The third error consists in taking as a proven fact that the defendant went to the kitchen in which the fire occurred by ascendantly the stairway to said kitchen and placing therein some pillows and sleeping mats soaked with kerosene and lighting them.

We have not found even the slightest proof that the defendant placed those objects, soaked them in kerosene and lighted them, in said kitchen. The witness for the prosecution, Digamo, says: "When I began to work for my master as a cook these objects were already there, they were placed on a broken chair in the same kitchen; on the afternoon in question they were there in the kitchen, they were not soaked in kerosene; after the fire I did not again see them except in the municipal hall and then they smelled of kerosene" (p. 66). The other cook, Apolonio Magallanes, says the same and adds that said articles belong to Po Chengco’s servants.

There is no other pertinent evidence in this case which must be examined on appeal to decide the defendant’s responsibility, except the statements of the witnesses for the prosecution, Bejia and Digamo, and those of the defense, the defendant himself and Sy Siong, and that of the witness for the prosecution, Sy Japco.

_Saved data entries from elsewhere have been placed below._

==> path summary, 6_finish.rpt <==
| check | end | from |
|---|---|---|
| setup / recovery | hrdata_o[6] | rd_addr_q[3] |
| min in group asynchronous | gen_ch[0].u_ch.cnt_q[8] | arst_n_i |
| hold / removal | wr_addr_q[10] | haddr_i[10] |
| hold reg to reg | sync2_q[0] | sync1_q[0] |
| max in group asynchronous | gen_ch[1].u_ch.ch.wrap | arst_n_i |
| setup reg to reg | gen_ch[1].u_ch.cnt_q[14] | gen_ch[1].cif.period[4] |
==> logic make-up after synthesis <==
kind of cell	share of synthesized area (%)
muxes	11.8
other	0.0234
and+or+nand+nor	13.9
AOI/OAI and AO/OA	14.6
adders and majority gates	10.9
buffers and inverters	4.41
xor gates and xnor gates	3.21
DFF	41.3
$ cat src/csf_params.svh
// constants for the converter serial frame link
`ifndef CSF_PARAMS_SVH
`define CSF_PARAMS_SVH
`define CSF_WORD_BITS 16
`define CSF_FRAME_SLOTS 32
`define CSF_SLOT_MSB 15
`define CSF_LAST_SLOT 5'h1f
`define CSF_HALF_SLOT 5'h10
`define CSF_CLK_DIV 4
`define CSF_PHASE_RISE 2'h1
`define CSF_PHASE_FALL 2'h3
`define CSF_SETTLE_FRAMES 5'h1f
`define CSF_CONV_BITS 24
`define CSF_CONV_FRAC 8
`define CSF_CODE_MAX 16'h7fff
`define CSF_CODE_MIN 16'h8000
`define CSF_HOST_CLK_NS 10
`define CSF_SYNC_HIGH_NS 640
`define CSF_SYNC_HIGH_CYC ((`CSF_SYNC_HIGH_NS + `CSF_HOST_CLK_NS - 1) / `CSF_HOST_CLK_NS)
`endif

$ cat src/csf_pkg.sv
// types shared by both ends of the converter serial frame link
package csf_pkg;
    typedef logic [15:0] csf_word_t;
    typedef logic [4:0] csf_slot_t;
    typedef enum logic [1:0] {
        CSF_SYNC_IDLE = 2'b01,
        CSF_SYNC_HIGH = 2'b10
    } csf_sync_state_t;
endpackage

$ cat src/csf_link_if.sv
// pins between the converter end and the receiving end
`timescale 1ns/10ps
interface csf_link_if;
    logic bit_clock_out;
    logic frame_marker_out;
    logic serial_result_out;
    logic serial_result_oe;
    logic serial_line;
    logic frame_marker_in;
    logic serial_format_select;
    logic output_enable_pin;
    logic time_slot_select;

    // shared data line: released line reads as pulled low
    assign serial_line = serial_result_oe ? serial_result_out : 1'b0;

    modport dev (
        output bit_clock_out,
        output frame_marker_out,
        output serial_result_out,
        output serial_result_oe,
        input frame_marker_in,
        input serial_format_select,
        input output_enable_pin,
        input time_slot_select
    );
    modport host (
        input bit_clock_out,
        input frame_marker_out,
        input serial_line,
        output frame_marker_in,
        output serial_format_select,
        output output_enable_pin,
        output time_slot_select
    );
endinterface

The statement of the witness Bernabe Digamo cannot support any conclusion regarding the guilt of the defendant. He states nothing with reference to the commission of the crime by the defendant. This witness merely says that he saw the latter leave the shop before the fire, turn the corner in the direction of Calle Manalili, where the kitchen is located, and return to the shop, while the fire occurred a little later; he did not say at all that he saw the defendant go up into the kitchen when he went toward Calle Manalili. What he did say is that his assertion that the accused went toward the kitchen is a mere inference from the fact that the accused went toward Calle Manalili. It cannot be inferred from this fact that he was in the kitchen and that he there placed articles soakes in kerosene and lighted them.

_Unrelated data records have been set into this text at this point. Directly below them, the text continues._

<file path="src/dpt_pkg.sv">
// Package: constants and types for the dual output preset timer
// Operation
// Reset input clears present value to zero
// Reset input halts timing, control output off
// Reset indicator lit while reset active
// Forecast mode: second output at set value
// Forecast mode: first output at forecast value
// Absolute mode: second output at value two
// Absolute mode: first output at value one
// Outputs off after reset within width delay
// Both reset terminals act identically
// Indicators follow their output states
// Decimal point flashes while timing, min/h ranges
// Reset key clears value and outputs
// Key protect locks keys per pins 6-8
// Key protect switch acts live
// Key protect indicator follows switch
// Key protect refuses function setting entry
// Pins 1-2 select time range
// Pins 3-5 select mode, width, polarity
// Switches sampled only at power-up
// Start begins timing, gate suspends counting
package dpt_pkg;
   // Timing figures, each in its own unit
   localparam int unsigned CLK_NS = 20;
   localparam int unsigned TICK_NS = 10_000_000;
   localparam int unsigned TICK_CYC = TICK_NS / CLK_NS;
   localparam int unsigned W1_US = 1000;
   localparam int unsigned W20_US = 20000;
   localparam int unsigned W1_CYC = W1_US * 1000 / CLK_NS;
   localparam int unsigned W20_CYC = W20_US * 1000 / CLK_NS;
   // Widths
   localparam int CW = 20;
   localparam int PW = 24;
   localparam int DW = 16;
   localparam int NIN = 3;
   // Present value limit and set value defaults
   localparam logic [PW-1:0] PV_MAX = 24'hf423f;
   localparam logic [PW-1:0] SV1_RST = 24'h0003e8;
   localparam logic [PW-1:0] SV2_RST = 24'h000064;
   // Base ticks per count unit, and per half blink period
   localparam logic [DW-1:0] DIV_S001 = 16'h0001;
   localparam logic [DW-1:0] DIV_HMS = 16'h0064;
   localparam logic [DW-1:0] DIV_M01 = 16'h0258;
   localparam logic [DW-1:0] DIV_H01 = 16'h8ca0;
   localparam logic [DW-1:0] BLINK_DIV = 16'h0032;
   // Register byte addresses
   localparam logic [11:0] A_KEY = 12'h000;
   localparam logic [11:0] A_SV1 = 12'h004;
   localparam logic [11:0] A_SV2 = 12'h008;
   localparam logic [11:0] A_PV = 12'h00c;
   localparam logic [11:0] A_STAT = 12'h010;
   // Switch pin positions, pin n at bit n-1
   localparam int DIP_RNG_LO = 0;
   localparam int DIP_RNG_HI = 1;
   localparam int DIP_OMODE = 2;
   localparam int DIP_WIDTH = 3;
   localparam int DIP_PNP = 4;
   localparam int DIP_LK_RST = 5;
   localparam int DIP_LK_UP = 6;
   localparam int DIP_LK_MODE = 7;
   // Filtered input lanes
   localparam int IN_START = 0;
   localparam int IN_RST = 1;
   localparam int IN_GATE = 2;

   // Time range, coded as {pin 2, pin 1}
   typedef enum logic [1:0] {
      RNG_H01 = 2'b00,
      RNG_S001 = 2'b01,
      RNG_HMS = 2'b10,
      RNG_M01 = 2'b11
   } dpt_rng_t;

   // Timing state, Gray along idle, run, hold
   typedef enum logic [1:0] {
      ST_IDLE = 2'b00,
      ST_RUN = 2'b01,
      ST_HOLD = 2'b11
   } dpt_state_t;

   // Key register write layout
   typedef struct packed {
      logic [27:0] pad;
      logic fn_exit;
      logic fn_enter;
      logic mode;
      logic rst;
   } dpt_key_t;

   // Status register read layout
   typedef struct packed {
      logic [17:0] pad;
      logic dp;
      logic pnp;
      logic wide;
      logic [1:0] rng;
      logic abs_md;
      logic sv_sel;
      logic fn;
      logic kp;
      logic rst;
      logic hold;
      logic run;
      logic o2;
      logic o1;
   } dpt_stat_t;

   // Present value has reached a compare value
   function automatic logic f_reached(input logic [PW-1:0] pv,
                                      input logic [PW-1:0] sv);
      return pv >= sv;
   endfunction : f_reached
endpackage : dpt_pkg

</file>
<file path="src/dpt_flt_if.sv">
// Interface: raw and filtered input lanes with width select
`timescale 1ns/1ns
`default_nettype none
interface dpt_flt_if;
   import dpt_pkg::*;
   logic [NIN-1:0] raw;
   logic wide;
   logic [NIN-1:0] clean;
   modport filt (input raw, input wide, output clean);
   modport user (output raw, output wide, input clean);
endinterface : dpt_flt_if
`default_nettype wire

</file>
<file path="src/dpt_filter.sv">
// Module: minimum signal width filter for the timer inputs
`timescale 1ns/1ns
`default_nettype none
module dpt_filter import dpt_pkg::*; #(
   parameter int unsigned NARROW = W1_CYC,
   parameter int unsigned WIDE = W20_CYC
) (
   // Clock and reset
   input wire logic pclk,
   input wire logic presetn,
   // Lanes
   dpt_flt_if.filt f
);
   logic [CW-1:0] cnt_q [NIN];
   logic [NIN-1:0] clean_q;
   logic [CW-1:0] lim;

   // Width limit from the selected minimum width
   assign lim = f.wide ? CW'(WIDE - 1) : CW'(NARROW - 1);

   // A lane follows its input once it has held for the full width
   always_ff @(posedge pclk or negedge presetn) begin
      if (!presetn) begin
         clean_q <= '0;
         for (int i = 0; i < NIN; i++) begin
            cnt_q[i] <= '0;
         end
      end else begin
         for (int i = 0; i < NIN; i++) begin
            if (f.raw[i] == clean_q[i]) begin
               cnt_q[i] <= '0;
            end else if (cnt_q[i] == lim) begin
               clean_q[i] <= f.raw[i];
               cnt_q[i] <= '0;
            end else begin
               cnt_q[i] <= cnt_q[i] + 1'b1;
            end
         end
      end
   end

   assign f.clean = clean_q;
endmodule : dpt_filter
`default_nettype wire

</file>
<file path="src/dpt_top.sv">
// Module: dual output preset timer core with APB register access
`timescale 1ns/1ns
`default_nettype none
module dpt_top import dpt_pkg::*; #(
   parameter int unsigned TICK_C = TICK_CYC,
   parameter int unsigned W1C = W1_CYC,
   parameter int unsigned W20C = W20_CYC
) (
   // Clock and reset
   input wire logic pclk,
   input wire logic presetn,
   // APB slave
   input wire logic psel,
   input wire logic penable,
   input wire logic pwrite,
   input wire logic [11:0] paddr,
   input wire logic [31:0] pwdata,
   output logic [31:0] prdata,
   output logic pready,
   output logic pslverr,
   // Timer inputs
   input wire logic start_in,
   input wire logic reset_a_in,
   input wire logic reset_b_in,
   input wire logic gate_in,
   // Switches
   input wire logic key_protect_sw,
   input wire logic [7:0] dip_sw,
   // Outputs and indicators
   output logic first_output,
   output logic second_output,
   output logic first_output_ind,
   output logic second_output_ind,
   output logic reset_ind,
   output logic keyprot_ind,
   output logic dp_flash
);
   dpt_flt_if flt ();

   logic [7:0] cfg_q;
   logic cfg_ok_q;
   dpt_rng_t rng;
   logic abs_md;
   logic pnp;
   dpt_state_t st_q;
   logic start_d_q;
   logic rst_lvl;
   logic gate_lvl;
   logic start_rise;
   logic clr;
   logic armed;
   logic kp;
   logic lk_rst;
   logic lk_up;
   logic lk_mode;
   logic wr;
   logic key_wr;
   dpt_key_t key;
   logic rkey;
   logic mkey;
   logic fn_q;
   logic sv_sel_q;
   logic [PW-1:0] sv1_q;
   logic [PW-1:0] sv2_q;
   logic [PW-1:0] pv_q;
   logic [PW-1:0] fc_val;
   logic [CW-1:0] cyc_q;
   logic base_tick;
   logic [DW-1:0] div_q;
   logic [DW-1:0] div_lim;
   logic unit_tick;
   logic [DW-1:0] bl_q;
   logic blink_q;
   logic o1_d;
   logic o2_d;
   logic rd_err;
   logic [31:0] rd_mux;
   dpt_stat_t stat;

   // Input level as seen by the timer for the selected polarity
   function automatic logic f_act(input logic sourcing,
                                  input logic pin);
      return sourcing ? pin : ~pin;
   endfunction : f_act

   // Ticks of the base count per count unit of a time range
   function automatic logic [DW-1:0] f_div(input dpt_rng_t r);
      case (r)
         RNG_S001: return DIV_S001;
         RNG_HMS: return DIV_HMS;
         RNG_M01: return DIV_M01;
         default: return DIV_H01;
      endcase
   endfunction : f_div

   // Switch settings latched once, right after power-up reset
   always_ff @(posedge pclk or negedge presetn) begin
      if (!presetn) begin
         cfg_q <= '0;
         cfg_ok_q <= 1'b0;
      end else if (!cfg_ok_q) begin
         cfg_q <= dip_sw;
         cfg_ok_q <= 1'b1;
      end
   end

   // Configuration decode
   assign rng = dpt_rng_t'({cfg_q[DIP_RNG_HI], cfg_q[DIP_RNG_LO]});
   assign abs_md = cfg_q[DIP_OMODE];
   assign pnp = cfg_q[DIP_PNP];

   // Input lanes through the width filter
   assign flt.wide = ~cfg_q[DIP_WIDTH];
   // One driver for the whole lane vector
   always_comb begin
      flt.raw = '0;
      flt.raw[IN_START] = f_act(pnp, start_in);
      flt.raw[IN_GATE] = f_act(pnp, gate_in);
      flt.raw[IN_RST] = f_act(pnp, reset_a_in) |
                        f_act(pnp, reset_b_in);
   end

   dpt_filter #(
      .NARROW(W1C),
      .WIDE(W20C)
   ) u_flt (
      .pclk(pclk),
      .presetn(presetn),
      .f(flt)
   );

   assign rst_lvl = flt.clean[IN_RST];
   assign gate_lvl = flt.clean[IN_GATE];
   assign start_rise = flt.clean[IN_START] & ~start_d_q;

   // Key protection, live from the switch
   assign kp = key_protect_sw;
   assign lk_rst = kp & cfg_q[DIP_LK_RST];
   assign lk_up = kp & cfg_q[DIP_LK_UP];
   assign lk_mode = kp & cfg_q[DIP_LK_MODE];

   // Register writes take effect in the access phase
   assign wr = psel & penable & pwrite;
   assign key_wr = wr & (paddr == A_KEY);
   assign key = dpt_key_t'(pwdata);
   assign rkey = key_wr & key.rst & ~lk_rst;
   assign mkey = key_wr & key.mode & ~lk_mode;

   // Anything that returns the timer to zero
   assign clr = rst_lvl | rkey;
   assign armed = (st_q != ST_IDLE);

   // Start edge detector
   always_ff @(posedge pclk or negedge presetn) begin
      if (!presetn) begin
         start_d_q <= 1'b0;
      end else begin
         start_d_q <= flt.clean[IN_START];
      end
   end

   // Timing state: idle until start, hold while gated
   always_ff @(posedge pclk or negedge presetn) begin
      if (!presetn) begin
         st_q <= ST_IDLE;
      end else if (clr) begin
         st_q <= ST_IDLE;
      end else begin
         case (st_q)
            ST_IDLE: begin
               if (start_rise) begin
                  st_q <= ST_RUN;
               end
            end
            ST_RUN: begin
               if (gate_lvl) begin
                  st_q <= ST_HOLD;
               end
            end
            ST_HOLD: begin
               if (!gate_lvl) begin
                  st_q <= ST_RUN;
               end
            end
            default: st_q <= ST_IDLE;
         endcase
      end
   end

   // Free running base tick of 0.01 s
   assign base_tick = (cyc_q == CW'(TICK_C - 1));
   always_ff @(posedge pclk or negedge presetn) begin
      if (!presetn) begin
         cyc_q <= '0;
      end else if (base_tick) begin
         cyc_q <= '0;
      end else begin
         cyc_q <= cyc_q + 1'b1;
      end
   end

   // Count unit divider, runs only while counting
   assign div_lim = f_div(rng);
   assign unit_tick = base_tick & (st_q == ST_RUN) &
                      (div_q == div_lim - 1'b1);
   always_ff @(posedge pclk or negedge presetn) begin
      if (!presetn) begin
         div_q <= '0;
      end else if (clr || unit_tick) begin
         div_q <= '0;
      end else if (base_tick && st_q == ST_RUN) begin
         div_q <= div_q + 1'b1;
      end
   end

   // Present value counts up, saturating at the display limit
   always_ff @(posedge pclk or negedge presetn) begin
      if (!presetn) begin
         pv_q <= '0;
      end else if (clr) begin
         pv_q <= '0;
      end else if (unit_tick && pv_q != PV_MAX) begin
         pv_q <= pv_q + 1'b1;
      end
   end

   // Set values, written through the up keys
   always_ff @(posedge pclk or negedge presetn) begin
      if (!presetn) begin
         sv1_q <= SV1_RST;
         sv2_q <= SV2_RST;
      end else if (wr && !lk_up) begin
         if (paddr == A_SV1) begin
            sv1_q <= pwdata[PW-1:0];
         end
         if (paddr == A_SV2) begin
            sv2_q <= pwdata[PW-1:0];
         end
      end
   end

   // Mode key selects the set value shown; function setting mode
   always_ff @(posedge pclk or negedge presetn) begin
      if (!presetn) begin
         sv_sel_q <= 1'b0;
         fn_q <= 1'b0;
      end else begin
         if (mkey) begin
            sv_sel_q <= ~sv_sel_q;
         end
         if (key_wr && key.fn_exit) begin
            fn_q <= 1'b0;
         end else if (key_wr && key.fn_enter && !kp && !lk_mode) begin
            fn_q <= 1'b1;
         end
      end
   end

   // Forecast value is set value less the deviation, floored at zero
   assign fc_val = (sv1_q > sv2_q) ? sv1_q - sv2_q : '0;

   // Output compares per output mode
   always_comb begin
      if (abs_md) begin
         o1_d = f_reached(pv_q, sv1_q);
         o2_d = f_reached(pv_q, sv2_q);
      end else begin
         o1_d = f_reached(pv_q, fc_val);
         o2_d = f_reached(pv_q, sv1_q);
      end
   end

   // Output flops, forced off by reset input or key
   always_ff @(posedge pclk or negedge presetn) begin
      if (!presetn) begin
         first_output <= 1'b0;
         second_output <= 1'b0;
      end else begin
         first_output <= o1_d & armed & ~clr;
         second_output <= o2_d & armed & ~clr;
      end
   end

   // Output indicators mirror the output flops
   assign first_output_ind = first_output;
   assign second_output_ind = second_output;

   // Half second blink source
   always_ff @(posedge pclk or negedge presetn) begin
      if (!presetn) begin
         bl_q <= '0;
         blink_q <= 1'b0;
      end else if (base_tick) begin
         if (bl_q == BLINK_DIV - 1'b1) begin
            bl_q <= '0;
            blink_q <= ~blink_q;
         end else begin
            bl_q <= bl_q + 1'b1;
         end
      end
   end

   // Panel indicators
   always_ff @(posedge pclk or negedge presetn) begin
      if (!presetn) begin
         reset_ind <= 1'b0;
         keyprot_ind <= 1'b0;
         dp_flash <= 1'b0;
      end else begin
         reset_ind <= clr;
         keyprot_ind <= kp;
         dp_flash <= (st_q == ST_RUN) & blink_q &
                     (rng == RNG_M01 || rng == RNG_H01);
      end
   end

   // Status word
   always_comb begin
      stat = '0;
      stat.o1 = first_output;
      stat.o2 = second_output;
      stat.run = (st_q == ST_RUN);
      stat.hold = (st_q == ST_HOLD);
      stat.rst = reset_ind;
      stat.kp = kp;
      stat.fn = fn_q;
      stat.sv_sel = sv_sel_q;
      stat.abs_md = abs_md;
      stat.rng = rng;
      stat.wide = flt.wide;
      stat.pnp = pnp;
      stat.dp = dp_flash;
   end

   // Read decode; unmapped addresses answer with an error
   always_comb begin
      rd_mux = '0;
      rd_err = 1'b0;
      case (paddr)
         A_KEY: rd_mux = '0;
         A_SV1: rd_mux = 32'(sv1_q);
         A_SV2: rd_mux = 32'(sv2_q);
         A_PV: rd_mux = 32'(pv_q);
         A_STAT: rd_mux = stat;
         default: rd_err = 1'b1;
      endcase
   end

   // Read data and error captured in the setup phase
   always_ff @(posedge pclk or negedge presetn) begin
      if (!presetn) begin
         prdata <= '0;
         pslverr <= 1'b0;
      end else if (psel && !penable) begin
         prdata <= pwrite ? '0 : rd_mux;
         pslverr <= rd_err;
      end
   end

   // Zero wait state slave
   assign pready = 1'b1;
endmodule : dpt_top
`default_nettype wire

</file>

Aside from the fact that this sole affirmation cannot support any conclusion of the commission of the crime, the defendant and a witness testify regarding the meaning of said fact. The defendant states, and the witness Sy Siong corroborates it, that if he then went toward Calle Manalili it was get from Sy Japco’s shop some toys that some people from Bohol were buying in his, and before the defendant had testified Sy Japco had already made his statement, wherein he averred that the defendant had been in his shop three times on the afternoon of the occurrence, and when asked by the defense if "that toy which Po Chengco bought on the 18th in his shop, had been bought on credit," he replied that it had.

The statement of Valeriano Bejia cannot support any conclusion regarding the guilt of the accused. In saying that when he rushed to put out the fire he saw a man with gray hair descend the stairway, the inference does not necessarily follow that man had been in the kitchen, and less that if he had been in the kitchen when the fire was started it was he who had caused it, and that the man with gray hair might be the accused and nobody else. Testimony of this kind is not sufficient to base a conviction upon.

The judgment appealed from is reversed and we freely acquit the accused, with the costs of both instances de oficio.

Torres, Mapa, Johnson, Carson, and Trent, JJ., concur.